NEWSOUNDS Social Distortion Hard Times and Nursery Rhymes (Epitaph) 

Eden Munro //


ocial Distortion's singer/guitarist/ songwriter Mike Ness has always seemed a songwriter born of the same everyman world as Bruce Springsteen and Joe Strummer, and Hard Times and Nursery Rhymes suggests that he's got no plans to venture far from that road. If there's a difference here from past efforts, though, it's that the Ness of today appears less conflicted than in the past, comfortable in his own skin even when the road is rough. That could very well be the result of age and the knowledge that if he's made it this far in life then he must have a fairly decent grasp on what it takes to survive. The album's title certainly hints at age playing a role here, the duality in the name suggesting a clashing of themes: an acceptance of the tough times of adulthood with a desire to grasp onto the innocence of childhood. It could also be said that there's a line that runs through the album dividing it between the simplicity of childhood and the complexities of adulthood. After the initial dark rumblings of the instrumental "Road Zombie," a sense of

comfort flows from Ness's pen in "California (Hustle and Flow)," a loose and easy Stonesy shuffle where he sings, "Take me down / Take me on down the line / Shake me down / Shake me on down the line," with soulful female backing vocals offering support and guitarist Jonny Wickersham pulling out a lowdown rock 'n' roll solo in the run-out. It's solid, but doesn't veer very close to the cliff, preferring to stick to safer, well-travelled roads. "Gimme the Sweet and Lowdown" is a little tougher, with punchy verses that crash straight ahead, and "Diamond in the Rough" finds Ness leaning heavily on the country strumming sensibilities that have often been heard in his songwriting, from Social D's "Ball and Chain" to Ness's acoustic solo material. It's a fine start to the album, but it's a little too comfortable in both approach and sound—everything here sounds just a touch too clean and simplified for a band that's been through as many wringers as Social D has—to carry it much farther. Ness must have felt the same, because when he digs into "Bakersfield"—"So I walked out of that lonely truck stop / With my head hanging down / Wondering how in the hell I got myself into this mess / And more importantly, how I was going to get myself out of it"—the meshing of his sorrowful voice with the squealing notes that Wickersham wrenches out of his guitar signify a turned corner for the band, as though Ness and company have found that delicate balance suggested by the title, and they continue on like that through to the end of the album.

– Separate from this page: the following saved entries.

Background: an optimization exercise with open tools, aiming at small area, a short achievable clock period and few clock cycles per item. Do not read the settings as production practice.
In this exercise RTL edits were held to simulation tests only and were not proved equivalent to the original.

==> flow/design.v <==
module fp64_mul (
    input  wire [63:0] a,
    input  wire [63:0] b,
    output reg  [63:0] y
);
    wire        sa = a[63];
    wire        sb = b[63];
    wire [10:0] ea = a[62:52];
    wire [10:0] eb = b[62:52];
    wire [51:0] fa = a[51:0];
    wire [51:0] fb = b[51:0];
    wire        sy = sa ^ sb;
    wire a_nan  = (ea == 11'h7ff) && (fa != 0);
    wire b_nan  = (eb == 11'h7ff) && (fb != 0);
    wire a_inf  = (ea == 11'h7ff) && (fa == 0);
    wire b_inf  = (eb == 11'h7ff) && (fb == 0);
    wire a_zero = (ea == 0) && (fa == 0);
    wire b_zero = (eb == 0) && (fb == 0);
    wire [52:0] ma = {ea != 0, fa};
    wire [52:0] mb = {eb != 0, fb};
    wire [12:0] xa = (ea == 0) ? 13'd1 : {2'b00, ea};
    wire [12:0] xb = (eb == 0) ? 13'd1 : {2'b00, eb};
    wire [105:0] prod = ma * mb;
    reg [6:0] lz;
    integer i;
    always @* begin
        lz = 7'd0;
        for (i = 0; i <= 105; i = i + 1)
            if (prod[i]) lz = 7'd105 - i[6:0];
    end
    wire [105:0] pn = prod << lz;
    wire signed [13:0] er = $signed({1'b0, xa}) + $signed({1'b0, xb})
                          - $signed({7'd0, lz}) - 14'sd1022;
    wire signed [13:0] rsh_full = 14'sd1 - er;
    wire [6:0] rsh = (er >= 14'sd1) ? 7'd0 :
                     (rsh_full > 14'sd127) ? 7'd127 : rsh_full[6:0];
    wire [212:0] wide = {pn, 107'd0} >> rsh;
    wire [105:0] pr = wide[212:107];
    wire         sticky_sh = |wide[106:0];
    wire [51:0] frac   = pr[104:53];
    wire        guard  = pr[52];
    wire        sticky = (|pr[51:0]) | sticky_sh;
    wire        rinc   = guard & (sticky | frac[0]);
    wire [10:0] efield = (er >= 14'sd1) ? er[10:0] : 11'd0;
    wire [62:0] rounded = {efield, frac} + {62'd0, rinc};
    always @* begin
        if (a_nan || b_nan || (a_inf && b_zero) || (a_zero && b_inf))
            y = 64'h7ff8000000000000;
        else if (a_inf || b_inf)
            y = {sy, 11'h7ff, 52'd0};
        else if (a_zero || b_zero)
            y = {sy, 63'd0};
        else if (er >= 14'sd2047)
            y = {sy, 11'h7ff, 52'd0};
        else
            y = {sy, rounded};
    end
endmodule
Context: an optimization exercise on an open-source flow, tuned for small area. The choices shown serve that exercise and are no tape-out recipe.
In this exercise RTL edits were held to simulation tests only and were not proved equivalent to the original.
Power figures rest on the tool's default switching activity, not on a simulated workload.

==> flow/design.v (excerpt) <==
module crc_frame_validator (
    input  wire        clk,
    input  wire        rst,         
    input  wire [7:0]  my_addr,     
    input  wire        reg_valid,   
    input  wire [7:0]  reg_id,
    input  wire [1:0]  reg_sel,
    input  wire        start,       
    input  wire        rx_valid,    
    input  wire [7:0]  rx_data,
    input  wire        rx_timeout,  
    output wire        tx_valid,
    output wire [7:0]  tx_data,
    input  wire        tx_ready,
    input  wire        cs_valid,    
    input  wire [31:0] cs_enc,
    input  wire        cs_limit,
    output wire [2:0]  ctl_state,
    output wire [1:0]  boot_err,
    output wire        outcome,
    output wire        rx_res_valid,
    output wire [1:0]  rx_result,
    output wire [47:0] rx_frame,
    output wire [31:0] goal
);
For scale: roughly 730 flip-flops, about 170 I/O pins.
clock: 12.0 ns
lec_check: 0
cap_margin: 15
core_margin: 2
core_utilization: 60
cts_buf_list: sky130_fd_sc_hd__clkbuf_8
cts_cluster_diameter: 60
cts_cluster_size: 14
place_density: 0.75
slew_margin: 15
run.sh (not shown) runs the stock make flow with config.mk's settings and CLKGATE_MAP_FILE= SYNTH_SCRIPT=/design/flow/synth_recipe.tcl, a recipe that flattens the netlist after the stock synthesis.
==> next run, changes <==
Settings changed: CAP_MARGIN 15 to 0, CTS_CLUSTER_DIAMETER 60 to not set, CTS_CLUSTER_SIZE 14 to 40, SLEW_MARGIN 15 to 0.
Now the flow finished but failed the layout checks on capacitance limit. Clock-buffer cell count came out higher by 58. Synthesized area is unchanged. Critical path depth came out lower by 2.
Background: an optimization exercise with open tools, aiming at small area. Do not read the settings as production practice. Only simulation tests tie the RTL to the original design; equivalence was not proved. The flow treats the clock pin as an ideal source. Dropping or thinning the clock tree relies on that and would not hold on a real chip.

== main ==
==> flow/design.v <==
module magicgen (
    input  wire         clk,
    input  wire         rst,
    input  wire         cmd_valid,
    output wire         cmd_ready,
    input  wire [129:0] cmd_word,
    output wire         rsp_valid,
    input  wire         rsp_ready,
    output wire [40:0]  rsp_word
);
    localparam [3:0] PH_INIT = 4'd0;
    localparam [3:0] PH_P1   = 4'd1;    
    localparam [3:0] PH_X0   = 4'd2;    
    localparam [3:0] PH_CL2  = 4'd3;    
    localparam [3:0] PH_P2   = 4'd4;    
    localparam [3:0] PH_CL3  = 4'd5;    
    localparam [3:0] PH_P3   = 4'd6;    
    localparam [3:0] PH_FL   = 4'd7;    
    localparam [3:0] PH_MUL  = 4'd8;
    localparam [3:0] PH_HEN  = 4'd9;    
    localparam [3:0] PH_DONE = 4'd10;
    localparam [3:0] PH_CL1  = 4'd11;   
    localparam [3:0] PH_LD   = 4'd12;   
    reg        rv;          
    reg  [3:0] ph;          
    reg  [6:0] cnt;         
    reg [32:0] r1n;         
    wire [32:0] r1 = ~r1n;
    reg [32:0] r2n;         
    wire [32:0] r2 = ~r2n;
    reg [31:0] r3;          
    reg        qs;          
    reg  [2:0] md;          
    reg        nr;          
    wire [1:0]  op = cmd_word[129:128];
    wire [31:0] bw = cmd_word[95:64];
    wire [63:0] a  = cmd_word[63:0];
    wire [31:0] D  = a[31:0];
    wire cMul = ~op[1] & ~op[0];
    wire cS   = ~op[1] &  op[0];
    wire cU   =  op[1] & ~op[0];
    wire cInv =  op[1] &  op[0];
    wire isS   = ~md[1] &  md[0];
    wire isU   =  md[1] & ~md[0];
    wire isInv =  md[1] &  md[0];
    wire neg   = nr;
    wire done = ph[3] & ~ph[2] & ph[1] & ~ph[0];
    assign cmd_ready = ~rv & (~cmd_valid | done);
    assign rsp_valid = rv;
    wire oU = ~md[2] & isU;
    wire oM = ~md[2] & (isS | isU);
    assign rsp_word = {md[1:0] & {2{md[2]}}, r2[32] & oU,
                       {r3[6], r3[4:0]} & {6{oM}}, r2[31:0]};
    wire in_range = (a[63:32] == 32'h0) || (a[63:31] == {33{1'b1}});
    wire d_zero   = (D[31:1] == 31'h0);
    wire d_ones   = (D == 32'hFFFFFFFF);
    reg  [1:0] err;
    always @(*) begin
        err = 2'd0;
        if (!cMul && !in_range)            err = 2'd1;
        else if (cS && (d_zero || d_ones)) err = 2'd2;
        else if (cU && d_zero)             err = 2'd2;
        else if (cInv && !D[0])            err = 2'd3;
    end
    wire p_INI = ~ph[3] & ~ph[2] & ~ph[1] & ~ph[0];
    wire p_P1  = ~ph[3] & ~ph[2] & ~ph[1] &  ph[0];
    wire p_X0  = ~ph[3] & ~ph[2] &  ph[1] & ~ph[0];
    wire p_CL1 =  ph[3] & ~ph[2] &  ph[1] &  ph[0];
    wire p_LD  =  ph[3] &  ph[2];
    wire p_CL  = (~ph[3] &  ph[0] & (ph[2] ^ ph[1])) | p_CL1;
    wire p_P2  = ~ph[3] &  ph[2] & ~ph[1] & ~ph[0];
    wire p_P3  = ~ph[3] &  ph[2] &  ph[1] & ~ph[0];
    wire p_FL  = ~ph[3] &  ph[2] &  ph[1] &  ph[0];
    wire p_MUL =  ph[3] & ~ph[1] & ~ph[0];
    wire p_HEN =  ph[3] & ~ph[1] &  ph[0];
    wire c_0   = ~|cnt;
    wire c_31  = ~cnt[6] & ~cnt[5] & (&cnt[4:0]);
    wire c_32  = ~cnt[6] &  cnt[5] & ~|cnt[4:0];
    wire [6:0] cnt_inc;
    wire       cnt_co;
    rca #(.W(7)) u_inc (.a(cnt), .b(7'd0), .ci(1'b1), .s(cnt_inc), .co(cnt_co));
    wire cnt_end = (cnt == r3[6:0]);
    wire inv1 = ~neg & ~p_HEN & ~p_LD;
    wire [32:0] b1 = {~p_HEN & ~p_LD, D ^ {32{inv1}}};
    wire [32:0] s1;
    wire        ge;
    rca #(.W(33)) u_add1 (.a(r1), .b(b1), .ci(inv1), .s(s1), .co(ge));
    wire c_nx = p_P1 ? ((c_0 & isS) | (c_31 & neg))
              : p_CL ? ((c_31 & isS & ~p_CL1) | (c_32 & isU) | (isInv & p_CL1))
                     : (isU | (isInv & c_32));
    wire        take = p_HEN ? r1[0] : ((ge & ~p_MUL & ~p_CL) | p_LD);
    wire [32:0] sel  = take ? s1 : r1;
    wire [32:0] r1_nxt = p_HEN ? {1'b0, sel[32:1]} : {sel[31:0], c_nx};
    wire g2  = (p_P2 & ~qs) | (p_MUL & r1[32] & ~md[2]) | p_X0;
    wire c2  = (p_P1 | p_X0) ? qs : ((p_P3 | p_FL) ? (qs ^ neg) : 1'b0);
    wire ci2 = p_X0 ? ~neg : (p_P2 ? (~qs & neg) : (p_FL & (isS | isU) & ~neg));
    wire [32:0] b2 = ({1'b0, r3} & {33{g2}}) ^ {33{p_X0}};
    wire [32:0] s2;
    wire        s2_co;
    rca #(.W(33)) u_add2 (.a({r2[31:0], c2}), .b(b2), .ci(ci2), .s(s2), .co(s2_co));
    wire x_pos  = ~s2[32] & (s2 != 33'h0);
    wire p2_stop = p_P2 & ~c_0 & (x_pos | (isU & cnt[6]));
    wire [6:0] pfin = {cnt[6], cnt[5] | ~cnt[6], cnt[4:0] & {5{cnt[6] | cnt[5]}}};
    wire ph_end = (p_CL & c_32) | (p_HEN & c_31) | p_X0 | p2_stop | p_LD | p_INI;
    wire [6:0] cnt_set = {6'd0, (p_CL & ph[2]) | p_HEN};
    always @(posedge clk) begin
        cnt <= ph_end ? cnt_set : cnt_inc;
        qs  <= (p_P1 | p_P2 | p_P3) & ge;
    end
    always @(posedge clk) begin
        r1n <= ~r1_nxt;
        if (rst) begin
            rv <= 1'b0;
            ph <= PH_INIT;
        end else if (rv) begin
            if (rsp_ready) rv <= 1'b0;
        end else if (!cmd_valid) begin
            ph <= PH_INIT;
        end else begin
            case (ph)
            PH_INIT: begin
                md       <= (err != 2'd0) ? {1'b1, err} : {1'b0, op};
                nr       <= cS & D[31];
                r3[31:7] <= bw[31:7];
                r3[6:0]  <= cInv ? 7'd33 : bw[6:0];
                ph       <= PH_CL1;
            end
            PH_P1: begin
                r2n <= ~s2;
                if (c_32) begin
                    r3 <= isU ? ~sel[31:0] : {1'b0, ~sel[30:0]};
                    ph <= PH_X0;
                end
            end
            PH_X0: begin
                r2n <= ~s2;
                ph  <= PH_CL2;
            end
            PH_CL2, PH_CL3: begin
                if (c_32) begin
                    ph  <= ph[2] ? PH_P3 : PH_P2;
                end
            end
            PH_P2: begin
                if (p2_stop) begin
                    r3[6:0] <= pfin;
                    ph      <= PH_CL3;
                end else if (!c_0) begin
                    r2n <= ~s2;
                end
            end
            PH_P3: begin
                r2n <= ~s2;
                if (cnt_end) ph <= PH_FL;
            end
            PH_FL: begin
                r2n <= ~s2;
                ph <= PH_DONE;
            end
            PH_MUL: begin
                r2n <= ~s2;
                if (c_31) ph <= PH_DONE;
            end
            PH_HEN: begin
                if (c_31) begin
                    ph  <= PH_P3;
                end
            end
            PH_CL1: begin
                if (c_32) begin
                    ph  <= (md[2] | ~(md[1] | md[0])) ? PH_LD :
                           (isInv ? PH_HEN : PH_P1);
                end
            end
            PH_LD: begin
                ph  <= PH_MUL;
            end
            PH_DONE: begin
                rv <= 1'b1;
                ph <= PH_INIT;
            end
            default: ph <= PH_INIT;
            endcase
        end
    end
endmodule
module rca #(parameter W = 8) (
    input  wire [W-1:0] a,
    input  wire [W-1:0] b,
    input  wire         ci,
    output wire [W-1:0] s,
    output wire         co
);
    wire [W:0] c;
    assign c[0] = ci;
    genvar i;
    generate
        for (i = 0; i < W; i = i + 1) begin : g_bit
            assign s[i]   = a[i] ^ b[i] ^ c[i];
            assign c[i+1] = (a[i] & b[i]) | (c[i] & (a[i] ^ b[i]));
        end
    endgenerate
    assign co = c[W];
endmodule
==> flow/config.mk <==
export PLATFORM = sky130hd
export DESIGN_NAME = magicgen
export DESIGN_NICKNAME = magicgen
export VERILOG_FILES = /design/flow/design.v
export SDC_FILE = /design/flow/constraint.sdc
export NUM_CORES = 4
export LEC_CHECK = 0
export CAP_MARGIN = 20
export CORE_MARGIN = 2
export CORE_UTILIZATION = 60
export PLACE_DENSITY = 0.75
export SLEW_MARGIN = 20
==> flow/constraint.sdc <==
create_clock -name core_clock -period 20.0 [get_ports {clk}]
set_input_delay 4.0000 -clock core_clock [delete_from_list [all_inputs] [get_ports {clk}]]
set_output_delay 4.0000 -clock core_clock [all_outputs]
set_load 0.01 [all_outputs]
standard.sh (not shown) runs the stock make flow with config.mk's settings and CLKGATE_MAP_FILE= SYNTH_SCRIPT=/design/flow/synth_recipe.tcl, a recipe that flattens the netlist after the stock synthesis.
==> flow/flow/run.sh <==
#!/bin/bash
# The standard flow's synthesis with an area-oriented ABC mapping script; the standard
# floorplan and placement with the ports buffered with buf_1; a clock tree
# built by hand (flow/my_cts.tcl: one root buffer, eight leaf buffers, one
# per eighth of the flip-flops); then the standard routing and finish.
set -euo pipefail
export OWN_WORK=$PWD
export OWN_ABC_SCRIPT=$PWD/flow/abc_area.script
PORTS="BUFFER_PORTS_ARGS=-buffer_cell sky130_fd_sc_hd__buf_1"
R=$PWD/orfs/results/sky130hd/magicgen/base
bash standard.sh "SYNTH_SCRIPT=$PWD/flow/own_synth.tcl" synth > synth.log 2>&1
bash standard.sh "$PORTS" place > place.log 2>&1
PLAT_DIR=$FLOW_HOME/platforms/sky130hd IN_ODB=$R/3_place.odb IN_SDC=$R/3_place.sdc \
  OUT_ODB=$R/4_1_cts.odb OUT_SDC=$R/4_cts.sdc \
  LEAF_BUF=sky130_fd_sc_hd__clkbuf_8 ROOT_BUF=sky130_fd_sc_hd__clkbuf_4 LEVELS=3 \
  openroad -no_init -exit flow/my_cts.tcl > cts.log 2>&1
cp $R/4_1_cts.odb $R/4_cts.odb
bash standard.sh "$PORTS" finish > layout.log 2>&1
Other scripts of this flow, unchanged in this note and not shown: flow/flow/abc_area.script, flow/flow/my_cts.tcl, flow/flow/own_synth.tcl
Input-level comparison between the feature branch and main:
# main
export LEC_CHECK = 0
export CAP_MARGIN = 20
export CORE_MARGIN = 2
export CORE_UTILIZATION = 60
export PLACE_DENSITY = 0.75
export SLEW_MARGIN = 20
create_clock -name core_clock -period 20.0 [get_ports {clk}]
# the feature branch
export LEC_CHECK = 0
export CAP_MARGIN = 20
export CORE_MARGIN = 2
export CORE_UTILIZATION = 40
export PLACE_DENSITY = 0.6
export SLEW_MARGIN = 20
create_clock -name core_clock -period 20.0 [get_ports {clk}]
Results
- As far as worst reg2reg path depth goes, the feature branch and main are indistinguishable; the numbers are identical.
- The feature branch completed; timing, DRC and antenna clean
- In the feature branch relative to main, highest attainable clock frequency had gone up slightly.
- Looking at design area, the feature branch sits about 1.3% above main.
- The feature branch vs. main: flop-to-flop setup slack climbed 150 ps; flip-flop and latch share of the layout cell area lost 0.45 points; cell count after placement higher; via count went down 120.
- Re count of antenna diodes in the layout: main was lower than the feature branch.
No run of this note takes its clock network from TritonCTS; it comes from the design's own scripts or RTL.

[static timing again, ports no longer ideal]
How much do the figures lean on ideal ports? The routed layouts below were timed once more, with nothing changed but the port constraints.
Step 1 sets driving cells, clkbuf_16 on the clock port and buf_2 on the other inputs (assumed; they add their load-dependent delay and slew).
Step 2, shift: input delay + t, output delay - t, t = (earliest + latest rising clock arrival at the registers) / 2. This alone moves slack from input paths to output paths.
Three values: no drivers, after step 1, after step 2; two values: the first two.
| run | shift t [ns] | setup WS [ns] | latest minus earliest clock arrival (ns) | worst data-port slew with drivers (ns) |
|---|---|---|---|---|
| main | 0.501 | 1.285 / 1.282 / 0.781 | 0.016 / 0.016 | 0.07 |
| the feature branch | 0.533 | 1.369 / 1.365 / 0.832 | 0.017 / 0.018 | 0.07 |
After both steps every run listed still meets setup and hold. The setup slack of the feature branch, which loses most, moves by -0.004 ns with the drivers and by -0.537 ns with both steps.
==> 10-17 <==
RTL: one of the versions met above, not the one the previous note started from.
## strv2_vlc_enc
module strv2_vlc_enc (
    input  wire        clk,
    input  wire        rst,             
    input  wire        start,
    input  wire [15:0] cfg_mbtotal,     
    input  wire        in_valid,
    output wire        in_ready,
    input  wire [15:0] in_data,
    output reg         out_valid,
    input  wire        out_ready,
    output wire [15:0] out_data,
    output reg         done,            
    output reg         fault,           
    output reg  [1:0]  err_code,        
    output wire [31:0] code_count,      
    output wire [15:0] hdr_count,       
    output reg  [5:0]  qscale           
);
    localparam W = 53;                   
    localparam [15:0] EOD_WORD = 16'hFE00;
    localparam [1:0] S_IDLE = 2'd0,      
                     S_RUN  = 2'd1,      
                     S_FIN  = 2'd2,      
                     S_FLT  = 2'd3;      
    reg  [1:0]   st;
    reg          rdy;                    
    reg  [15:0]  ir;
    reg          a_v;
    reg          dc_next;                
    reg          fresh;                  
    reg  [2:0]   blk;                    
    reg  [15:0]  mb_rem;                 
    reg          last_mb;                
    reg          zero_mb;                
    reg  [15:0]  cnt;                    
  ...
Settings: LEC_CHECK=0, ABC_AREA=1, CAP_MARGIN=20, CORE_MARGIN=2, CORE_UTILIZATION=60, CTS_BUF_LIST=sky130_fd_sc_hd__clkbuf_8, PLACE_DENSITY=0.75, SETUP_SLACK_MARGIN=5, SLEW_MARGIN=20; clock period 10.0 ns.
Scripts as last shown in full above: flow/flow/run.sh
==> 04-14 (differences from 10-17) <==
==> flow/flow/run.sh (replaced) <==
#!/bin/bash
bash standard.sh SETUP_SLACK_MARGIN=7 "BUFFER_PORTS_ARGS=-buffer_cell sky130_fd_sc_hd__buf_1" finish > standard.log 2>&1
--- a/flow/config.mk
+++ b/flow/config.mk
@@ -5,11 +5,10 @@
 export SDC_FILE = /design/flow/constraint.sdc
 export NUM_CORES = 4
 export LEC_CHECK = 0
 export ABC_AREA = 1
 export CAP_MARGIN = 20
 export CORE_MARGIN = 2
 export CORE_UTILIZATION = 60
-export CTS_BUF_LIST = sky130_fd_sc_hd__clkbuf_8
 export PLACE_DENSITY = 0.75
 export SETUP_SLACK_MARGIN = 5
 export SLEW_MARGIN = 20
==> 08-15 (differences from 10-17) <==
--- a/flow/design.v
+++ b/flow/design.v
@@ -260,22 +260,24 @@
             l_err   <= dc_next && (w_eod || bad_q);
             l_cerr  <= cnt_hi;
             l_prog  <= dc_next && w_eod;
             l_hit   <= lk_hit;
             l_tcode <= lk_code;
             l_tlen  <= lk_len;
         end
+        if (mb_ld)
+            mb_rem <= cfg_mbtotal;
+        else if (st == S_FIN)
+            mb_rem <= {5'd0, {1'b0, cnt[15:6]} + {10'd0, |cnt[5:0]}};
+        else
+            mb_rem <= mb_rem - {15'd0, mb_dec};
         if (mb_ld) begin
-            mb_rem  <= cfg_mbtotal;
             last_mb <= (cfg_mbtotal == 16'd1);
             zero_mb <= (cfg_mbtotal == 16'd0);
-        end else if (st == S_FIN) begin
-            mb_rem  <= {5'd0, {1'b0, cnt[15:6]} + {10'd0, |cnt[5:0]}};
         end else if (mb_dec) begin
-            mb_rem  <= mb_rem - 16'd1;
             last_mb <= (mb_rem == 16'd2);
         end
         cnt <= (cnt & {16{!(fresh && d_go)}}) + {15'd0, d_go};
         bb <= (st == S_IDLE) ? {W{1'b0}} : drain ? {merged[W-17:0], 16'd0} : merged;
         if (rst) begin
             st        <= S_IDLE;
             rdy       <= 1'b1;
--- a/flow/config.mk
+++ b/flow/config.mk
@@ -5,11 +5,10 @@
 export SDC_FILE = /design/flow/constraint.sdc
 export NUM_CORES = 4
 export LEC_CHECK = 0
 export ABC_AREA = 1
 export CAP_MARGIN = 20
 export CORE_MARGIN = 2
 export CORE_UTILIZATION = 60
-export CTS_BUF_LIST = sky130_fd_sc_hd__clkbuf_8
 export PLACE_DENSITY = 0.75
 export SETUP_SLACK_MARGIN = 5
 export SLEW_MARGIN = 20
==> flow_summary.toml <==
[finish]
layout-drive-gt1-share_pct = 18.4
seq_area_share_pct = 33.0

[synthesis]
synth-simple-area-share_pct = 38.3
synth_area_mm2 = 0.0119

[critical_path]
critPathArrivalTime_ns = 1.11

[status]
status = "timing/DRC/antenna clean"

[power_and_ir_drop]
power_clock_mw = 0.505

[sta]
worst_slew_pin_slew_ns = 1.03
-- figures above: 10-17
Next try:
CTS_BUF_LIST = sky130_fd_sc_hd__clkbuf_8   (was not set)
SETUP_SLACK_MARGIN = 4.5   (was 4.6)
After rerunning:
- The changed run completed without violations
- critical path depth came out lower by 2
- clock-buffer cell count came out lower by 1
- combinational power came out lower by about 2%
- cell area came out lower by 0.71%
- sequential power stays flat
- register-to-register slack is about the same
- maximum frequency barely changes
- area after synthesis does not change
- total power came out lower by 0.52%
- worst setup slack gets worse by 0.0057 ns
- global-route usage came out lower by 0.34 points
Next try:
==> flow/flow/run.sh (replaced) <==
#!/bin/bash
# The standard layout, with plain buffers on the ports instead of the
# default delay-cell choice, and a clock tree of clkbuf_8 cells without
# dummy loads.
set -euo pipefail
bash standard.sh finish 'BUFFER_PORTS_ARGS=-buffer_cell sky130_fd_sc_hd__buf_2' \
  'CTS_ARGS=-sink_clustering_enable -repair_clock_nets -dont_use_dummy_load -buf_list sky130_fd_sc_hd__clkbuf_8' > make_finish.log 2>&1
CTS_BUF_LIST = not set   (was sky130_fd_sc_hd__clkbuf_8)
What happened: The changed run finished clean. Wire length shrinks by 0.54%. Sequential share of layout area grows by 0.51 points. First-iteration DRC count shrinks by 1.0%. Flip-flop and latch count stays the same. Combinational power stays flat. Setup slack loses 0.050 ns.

Ness is at his best when he's clawing his way through life, and that's very much the case here—"Still Alive," for example, where he sings, "And the times have changed my friend / I'll be here to the bitter end / And I'm here to make my stand with a guitar in my hand / And I'm still alive / I will survive / I can take what life's got to give"—but both Ness and the band spend too much time here on the surface and not enough in the gutter. V

Siskiyou Siskiyou (Constellation) 

When you hear gentle waves in the background of "Inside Of The Ocean," you begin to tap into the sap of Siskiyou, a Vancouver-based lo-fi folk duo with ties to Great Lake Swimmers. Aside from a few instances of trendy electric dissonance, this record is reminiscent of 2007's widespread pillage of banjos, melodicas and other middle-school music-room accoutrements. Nonetheless, having been recorded in stairwells and bedrooms, on beaches and rooftops, the recordings have a depth all their own. And though the vocals aren't the strongest suit, the songs are well written—lyrically dark but melodically pleasant enough to help us remember summer. Joe Gurba


Ghostface Killah Apollo Kids (Def Jam) 

When a tenured artist openly references one of their most highly regarded works, it's usually a red flag that means they've run out of ideas. This is seemingly true for Wu-Tang's Ghostface and for once, it isn't actually a problem; Ghost's old ideas are still fresh and worth revisiting. The rap on his recent albums has been a nagging desire for crossover success through R&B singles (or albums in the case of the woeful Ghostdini: Wizard of Poetry). This throwback (which references 2000 classic Supreme Clientele in title and 2004's The Pretty Toney Album in production quality) is pure soulful New York sample rap that is pleasantly unreflective of recent rap trends. Roland Pemberton


LAKE "You Are Alone" seven-inch (K) 

This new seven-inch from K Records regulars LAKE is a polarized split between glass-half-empty and glass-half-full sentiments. Consider first the A side reprieve, "You are alone / You are alone / There's nothing wrong with that / You are alone," angelically whispered over a slow rolling serenade that less conveys depression than blessed resignation, like sand melting into glass. By contrast, the antithetical B side, "Higher Than Merry," is an attention deficit twee parade complete with military snares and triumphant trumpets. Joe Gurba


34 // MUSIC

VUEWEEKLY // JAN 20 – JAN 26, 2011

DJ Nate Da Trak Genious (Planet Mu) 

20-year-old DJ Nate makes footwork music, a bastard child of Detroit ghettotech and Chicago house that often sounds like early '90s club music made by someone who's only had it described to them before. This music is jittery and confrontational, usually featuring angry vocal samples repeated ad nauseam and frantic tom patterns. When Nate takes on existing songs like Marvin Gaye's "Sexual Healing" and Lil Wayne's "Let the Beat Build" and "3 Peat," the results are thrilling. Calling his approach "remixing" would be reductive; he completely rewrites these songs into his language, repeating phrases, pushing the results off-tempo, bending voices like sonic fabric above an ocean of negative space. Though it may be a bit jarring for casual listening, DJ Nate is clearly inching us towards the future of club music. Roland Pemberton


LoonieBin Bumblefoot, "Bernadette" One of the new Guns N' Roses' guitar players lets loose on a cover of this Motown tune. Fans of wanking shreddery should just YouTube Michael Angelo's quad-guitar solo ( quadsolo). Fans of the Four Tops should just grab the original "Bernadette."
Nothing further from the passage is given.